### TASK GOAL:
Report every line of the entries that contains the word "routing".
═════ SOURCE DATA ═════
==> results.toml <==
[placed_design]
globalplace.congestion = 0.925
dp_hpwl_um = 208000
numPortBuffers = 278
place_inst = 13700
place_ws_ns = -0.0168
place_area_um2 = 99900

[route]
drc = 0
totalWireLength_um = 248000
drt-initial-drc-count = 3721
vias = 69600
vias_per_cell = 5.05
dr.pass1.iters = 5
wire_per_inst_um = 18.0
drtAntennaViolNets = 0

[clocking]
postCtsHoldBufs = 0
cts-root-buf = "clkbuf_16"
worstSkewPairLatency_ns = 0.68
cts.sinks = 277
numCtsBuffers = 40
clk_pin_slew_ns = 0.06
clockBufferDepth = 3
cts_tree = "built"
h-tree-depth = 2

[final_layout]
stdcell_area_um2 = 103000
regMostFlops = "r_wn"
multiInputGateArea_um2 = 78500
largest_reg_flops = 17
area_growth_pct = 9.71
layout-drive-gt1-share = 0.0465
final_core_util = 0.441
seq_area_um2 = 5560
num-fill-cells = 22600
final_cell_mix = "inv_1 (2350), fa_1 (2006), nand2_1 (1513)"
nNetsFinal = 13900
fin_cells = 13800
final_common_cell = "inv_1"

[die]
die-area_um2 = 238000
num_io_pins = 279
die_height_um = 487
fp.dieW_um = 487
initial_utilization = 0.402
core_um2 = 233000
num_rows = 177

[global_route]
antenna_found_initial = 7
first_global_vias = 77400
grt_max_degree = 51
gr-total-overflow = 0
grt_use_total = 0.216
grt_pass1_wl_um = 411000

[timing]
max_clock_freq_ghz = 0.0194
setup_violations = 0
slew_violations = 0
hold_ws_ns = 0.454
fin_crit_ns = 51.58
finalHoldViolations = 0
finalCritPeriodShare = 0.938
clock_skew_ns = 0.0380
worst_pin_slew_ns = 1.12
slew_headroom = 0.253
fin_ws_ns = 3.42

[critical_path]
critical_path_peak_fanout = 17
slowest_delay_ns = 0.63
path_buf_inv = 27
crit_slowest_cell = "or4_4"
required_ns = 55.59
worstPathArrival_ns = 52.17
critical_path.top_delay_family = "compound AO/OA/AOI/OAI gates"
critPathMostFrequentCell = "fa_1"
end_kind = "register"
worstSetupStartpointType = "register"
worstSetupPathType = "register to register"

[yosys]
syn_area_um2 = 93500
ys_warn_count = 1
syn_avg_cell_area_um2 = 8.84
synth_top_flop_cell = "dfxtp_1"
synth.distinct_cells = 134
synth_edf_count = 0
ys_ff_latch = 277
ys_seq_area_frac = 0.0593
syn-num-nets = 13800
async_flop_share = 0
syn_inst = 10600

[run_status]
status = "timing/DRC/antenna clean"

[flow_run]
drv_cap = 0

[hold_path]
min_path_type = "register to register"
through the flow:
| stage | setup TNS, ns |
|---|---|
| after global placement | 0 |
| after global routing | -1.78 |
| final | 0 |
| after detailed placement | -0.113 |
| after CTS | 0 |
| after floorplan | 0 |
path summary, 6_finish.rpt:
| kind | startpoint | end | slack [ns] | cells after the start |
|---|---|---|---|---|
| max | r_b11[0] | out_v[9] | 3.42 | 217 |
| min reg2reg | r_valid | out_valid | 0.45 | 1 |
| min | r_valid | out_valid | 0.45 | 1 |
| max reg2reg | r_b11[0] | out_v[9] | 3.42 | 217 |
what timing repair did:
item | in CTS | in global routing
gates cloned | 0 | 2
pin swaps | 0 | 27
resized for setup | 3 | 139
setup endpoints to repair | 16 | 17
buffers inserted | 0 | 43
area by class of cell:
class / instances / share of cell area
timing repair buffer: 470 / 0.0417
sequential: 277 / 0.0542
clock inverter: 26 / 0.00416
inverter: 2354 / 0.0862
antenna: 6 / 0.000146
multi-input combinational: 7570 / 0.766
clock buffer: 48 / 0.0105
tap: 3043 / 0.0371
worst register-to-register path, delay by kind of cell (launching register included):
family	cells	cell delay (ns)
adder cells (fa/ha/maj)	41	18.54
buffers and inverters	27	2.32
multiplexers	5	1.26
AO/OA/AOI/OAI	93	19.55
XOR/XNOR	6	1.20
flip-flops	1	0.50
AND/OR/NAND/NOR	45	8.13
This design comes from an exercise in tuning for small area on the open sky130 flow, not from production work.

==> v10: inputs <==
==> flow/design.v (excerpt) <==
module sdfe_fgroup (
    input  wire         clk,
    input  wire         rst,         
    input  wire [1:0]   decim,       
    input  wire [63:0]  oc_lim,      
    input  wire         sd_valid,    
    input  wire [15:0]  sd_bits,     
    output reg          smp_valid,
    output wire [255:0] smp_data,    
    output reg  [3:0]   oc_fault,
    output reg  [3:0]   sd_lost
);
make LEC_CHECK=0 CAP_MARGIN=20 CORE_MARGIN=2 CORE_UTILIZATION=40 CTS_BUF_LIST=sky130_fd_sc_hd__clkbuf_8 PLACE_DENSITY=0.6 SLEW_MARGIN=20 SYNTH_HIERARCHICAL=1 SYNTH_MINIMUM_KEEP_SIZE=0 finish   # period 20.0 ns
run.sh (not shown) runs the stock make flow with config.mk's settings and CLKGATE_MAP_FILE= SYNTH_SCRIPT=/design/flow/synth_recipe.tcl, a recipe that flattens the netlist after the stock synthesis.
==> inputs of v15, as changes to v10 <==
--- a/flow/design.v
+++ b/flow/design.v
@@ -13,66 +13,101 @@
     integer i, c;
     wire m64  = (decim == 2'd1);
     wire m128 = (decim == 2'd2);
     wire m256 = !m64 && !m128;
     wire acc = sd_valid && !rst;                 
     reg  [7:0]  P;           
     reg  [15:0] Q;           
+    reg         bpar;        
     reg  [15:0] vh;          
     reg  [4:0]  K;           
     reg  [3:0]  h;           
     reg  [4:0]  rc;          
-    reg         anybit;      
     wire last = m64  ? (&P[5:0]) :
                 m128 ? (&P[6:0]) : (&P[7:0]);
     wire dec  = acc && last;                     
     wire [8:0]  V    = (m64 ? 9'd65 : m128 ? 9'd129 : 9'd257) - {1'b0, P};
     wire [15:0] Qrst = m64 ? 16'd2145 : m128 ? 16'd8385 : 16'd33153;
     always @(posedge clk) begin
         if (rst || dec) begin
             P <= 8'd0;
             Q <= Qrst;
         end else if (acc) begin
             P <= P + 8'd1;
             Q <= Q - {7'd0, V};
         end
         if (rst) begin
+            bpar <= 1'b0;
             vh <= 16'd0;
             K  <= 5'd0;
             h  <= 4'd0;
             rc <= 5'd0;
-            anybit <= 1'b0;
         end else begin
+            if (dec) bpar <= !bpar;
             vh <= {vh[14:0], acc};
             K  <= K + {4'd0, acc} - {4'd0, vh[15]};
             h  <= h + 4'd1;
             if (!rc[4]) rc <= rc + 5'd1;
-            if (acc) anybit <= 1'b1;
         end
     end
-    reg [15:0] sbuf [0:15];      
+    reg  [15:0] rb [0:15];
+    wire [31:0] sd2 = {sd_bits, sd_bits};
+    wire [15:0] nb  = sd2[h +: 16];              
     always @(posedge clk)
-        for (c = 0; c < 16; c = c + 1)
-            if (acc) sbuf[c] <= {sbuf[c][14:0], sd_bits[c]};
-    wire [15:0] xw = sbuf[h];
-    reg [15:0] km, om;
-    always @(*)
+        for (i = 0; i < 16; i = i + 1)
+            rb[i] <= {rb[(i + 1) % 16][14:0], nb[(i + 1) % 16]};
+    reg [15:0] cd, cv, nd, nv;
+    reg [3:0]  cz [0:15];
+    reg [3:0]  nz [0:15];
+    reg [4:0]  zc;
+    reg [15:0] cw;
+    integer st;
+    always @(*) begin
+        zc = 5'd0;
         for (i = 0; i < 16; i = i + 1) begin
-            km[i] = (K > i);
-            om[i] = (K > i) && !(P > i);
+            cz[i] = vh[i] ? zc[3:0] : 4'd0;      
+            zc = zc + {4'd0, !vh[i]};
+        end
+        cd = rb[0] & vh;
+        cv = vh;
+        for (st = 0; st < 4; st = st + 1) begin
+            for (i = 0; i < 16; i = i + 1) begin
+                nd[i] = cd[i] && !cz[i][st];
+                nv[i] = cv[i] && !cz[i][st];
+                nz[i] = (cv[i] && !cz[i][st]) ? cz[i] : 4'd0;
+                if (i + (1 << st) < 16 && cz[i + (1 << st)][st]) begin
+                    nd[i] = nd[i] || cd[i + (1 << st)];
+                    nv[i] = nv[i] || cv[i + (1 << st)];
+                    nz[i] = nz[i] | cz[i + (1 << st)];
+                end
+            end
+            cd = nd;
+            cv = nv;
+            for (i = 0; i < 16; i = i + 1) cz[i] = nz[i];
         end
-    wire [15:0] xa = xw & km;                
-    wire [15:0] xo = xw & om;                
+        cw = cd;
+    end
+    reg [15:0] om;
+    always @(*)
+        for (i = 0; i < 16; i = i + 1)
+            om[i] = !(P > i);
+    wire [15:0] xa = cw;                     
+    wire [15:0] xo = cw & om;                
     wire [15:0] yo = xo >> P[3:0];           
-    reg  [70:0] ring [0:15];
+    reg  [77:0] ring [0:15];
+    reg  [4:0]  cnt16;       
+    reg         rdy;         
+    reg  [3:0]  post;        
+    wire        hold  = rdy || (cnt16 != 5'd0);  
+    wire        shown = (hold && !split) || smp_valid || (post != 4'd0);
     wire        clr   = !rc[4];
     wire        split = (P[7:4] == 4'd0) && ({1'b0, P[3:0]} < K);
     wire [24:0] S0h = clr ? 25'd0 : ring[0][24:0];
     wire [23:0] S1h = clr ? 24'd0 : ring[0][48:25];
-    wire [21:0] S2h = clr ? 22'd0 : ring[0][70:49];
+    wire [21:0] S2h = clr ? 22'd0 : {ring[0][70:62] & {9{!shown}}, ring[0][61:49]};
     wire [24:0] A0 = split ? {1'b0, S1h} : S0h;
     wire [23:0] A1 = split ? {2'd0, S2h} : S1h;
     wire [21:0] A2 = split ? 22'd0 : S2h;
     wire [24:0] S0r = ring[0][24:0];
     wire [24:0] S0n;
     wire [23:0] S1n;
     wire [21:0] S2n;
@@ -1919,73 +1954,81 @@
     assign y[18] = u_869s;
     assign y[19] = u_870s;
     assign y[20] = u_871s;
     assign y[21] = u_872s;
     assign y[22] = u_873s;
     assign y[23] = u_874s;
     assign y[24] = u_875s;
-    always @(posedge clk) begin
-        for (i = 0; i < 15; i = i + 1)
-            ring[i] <= ring[i + 1];
-        ring[15] <= {S2n, S1n, S0n};
-    end
     wire [16:0] ys = m64 ? y[18:2] : m128 ? y[21:5] : y[24:8];
     wire [15:0] s  = ys[16] ? 16'hffff : ys[15:0];
     wire [15:0] smp = {~s[15], s[14:0]};
-    wire [15:0] lim = oc_lim[16*h[3:2] +: 16];
-    wire [16:0] mag = smp[15] ? (17'd0 - {1'b1, smp}) : {1'b0, smp};
-    wire        over = (lim != 16'd0) && (mag > {1'b0, lim});
-    reg [15:0] orng [0:15];
+    wire [15:0] hi = split ? smp : hold ? ring[0][77:62] : {ring[0][77:71], S2n[21:13]};
     always @(posedge clk) begin
         for (i = 0; i < 15; i = i + 1)
-            orng[i] <= orng[i + 1];
-        orng[15] <= split ? smp : orng[0];
+            ring[i] <= ring[i + 1];
+        ring[15] <= {hi, S2n[12:0], S1n, S0n};
     end
     genvar g;
     generate
         for (g = 0; g < 16; g = g + 1) begin : g_out
-            assign smp_data[16*g +: 16] = orng[g];
+            assign smp_data[16*g +: 16] = ring[g][77:62];
         end
     endgenerate
-    reg [4:0] cnt16;             
-    reg       rdy;               
+    wire [15:0] lim = oc_lim[16*h[3:2] +: 16];
+    wire [16:0] mag = smp[15] ? (17'd0 - {1'b1, smp}) : {1'b0, smp};
+    wire        over = (lim != 16'd0) && (mag > {1'b0, lim});
     reg [3:0] opend;             
     wire      all_in = rdy || (cnt16 == 5'd1);
     always @(posedge clk) begin
         if (rst) begin
             cnt16     <= 5'd0;
+            post      <= 4'd0;
             rdy       <= 1'b0;
             smp_valid <= 1'b0;
             opend     <= 4'd0;
             oc_fault  <= 4'd0;
         end else begin
             if (dec)
                 cnt16 <= 5'd16;
             else if (cnt16 != 5'd0)
                 cnt16 <= cnt16 - 5'd1;
+            if (smp_valid)
+                post <= 4'd15;
+            else if (post != 4'd0)
+                post <= post - 4'd1;
             rdy       <= all_in && (h != 4'd15);
             smp_valid <= all_in && (h == 4'd15);
             if (smp_valid) begin
                 oc_fault <= oc_fault | opend;
                 opend    <= 4'd0;
             end else if (split && over)
                 opend[h[3:2]] <= 1'b1;
         end
     end
-    reg [6:0] run [0:15];
+    wire [6:0] G7  = m64 ? {bpar, P[5:0]} : P[6:0];
+    wire [6:0] G7n = G7 + 7'd1;
+    reg  [6:0] ts [0:15];
+    reg [15:0] pb;               
     reg [15:0] lost_now;
+    reg [15:0] same;
     always @(*)
-        for (c = 0; c < 16; c = c + 1)
-            lost_now[c] = acc && (sd_bits[c] == (anybit && sbuf[c][0])) && (&run[c]);
+        for (c = 0; c < 16; c = c + 1) begin
+            same[c]     = (sd_bits[c] == pb[c]);
+            lost_now[c] = acc && same[c] && (ts[c] == G7n);
+        end
     always @(posedge clk) begin
+        if (rst)
+            pb <= 16'd0;
+        else if (acc)
+            pb <= sd_bits;
         for (c = 0; c < 16; c = c + 1)
             if (rst)
-                run[c] <= 7'd0;
-            else if (acc)
-                run[c] <= (sd_bits[c] == (anybit && sbuf[c][0])) ? run[c] + 7'd1 : 7'd0;
+                ts[c] <= 7'd0;
+            else if (acc && !same[c])
+                ts[c] <= G7n;
         if (rst)
             sd_lost <= 4'd0;
         else
             for (c = 0; c < 4; c = c + 1)
                 if (|lost_now[4*c +: 4]) sd_lost[c] <= 1'b1;
     end
 endmodule
==> flow/config.mk (replaced) <==
export PLATFORM = sky130hd
export DESIGN_NAME = sdfe_fgroup
export DESIGN_NICKNAME = sdfe_fgroup
export VERILOG_FILES = /design/flow/design.v
export SDC_FILE = /design/flow/constraint.sdc
export NUM_CORES = 4
export LEC_CHECK = 0
export CAP_MARGIN = 20
export CORE_MARGIN = 2
export CORE_UTILIZATION = 50
export CTS_BUF_LIST = sky130_fd_sc_hd__clkbuf_16
export CTS_CLUSTER_DIAMETER = 100
export CTS_CLUSTER_SIZE = 30
export PLACE_DENSITY = 0.65
export SLEW_MARGIN = 20
export SYNTH_HIERARCHICAL = 1
export SYNTH_MINIMUM_KEEP_SIZE = 0
==> results.txt <==
- Count of clock-buffer cells in the layout: v15 is lower than v10 (296).
- Of v15 and v10, v10 has the higher worst setup slack (gap 1.9 ns).
- Between v15 and v10, the lower core utilization is in v10 (gap 8.8 points).
- Global-route usage: v15 is higher than v10 (3.0 points).
- Between v10 and v15, the lower die area is in v15 (gap about 30%, measured against v15).
- Non-clock buffer count: v10 is lower than v15 (148).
═════
### ANSWER BOX:
| after global routing | -1.78 |
item | in CTS | in global routing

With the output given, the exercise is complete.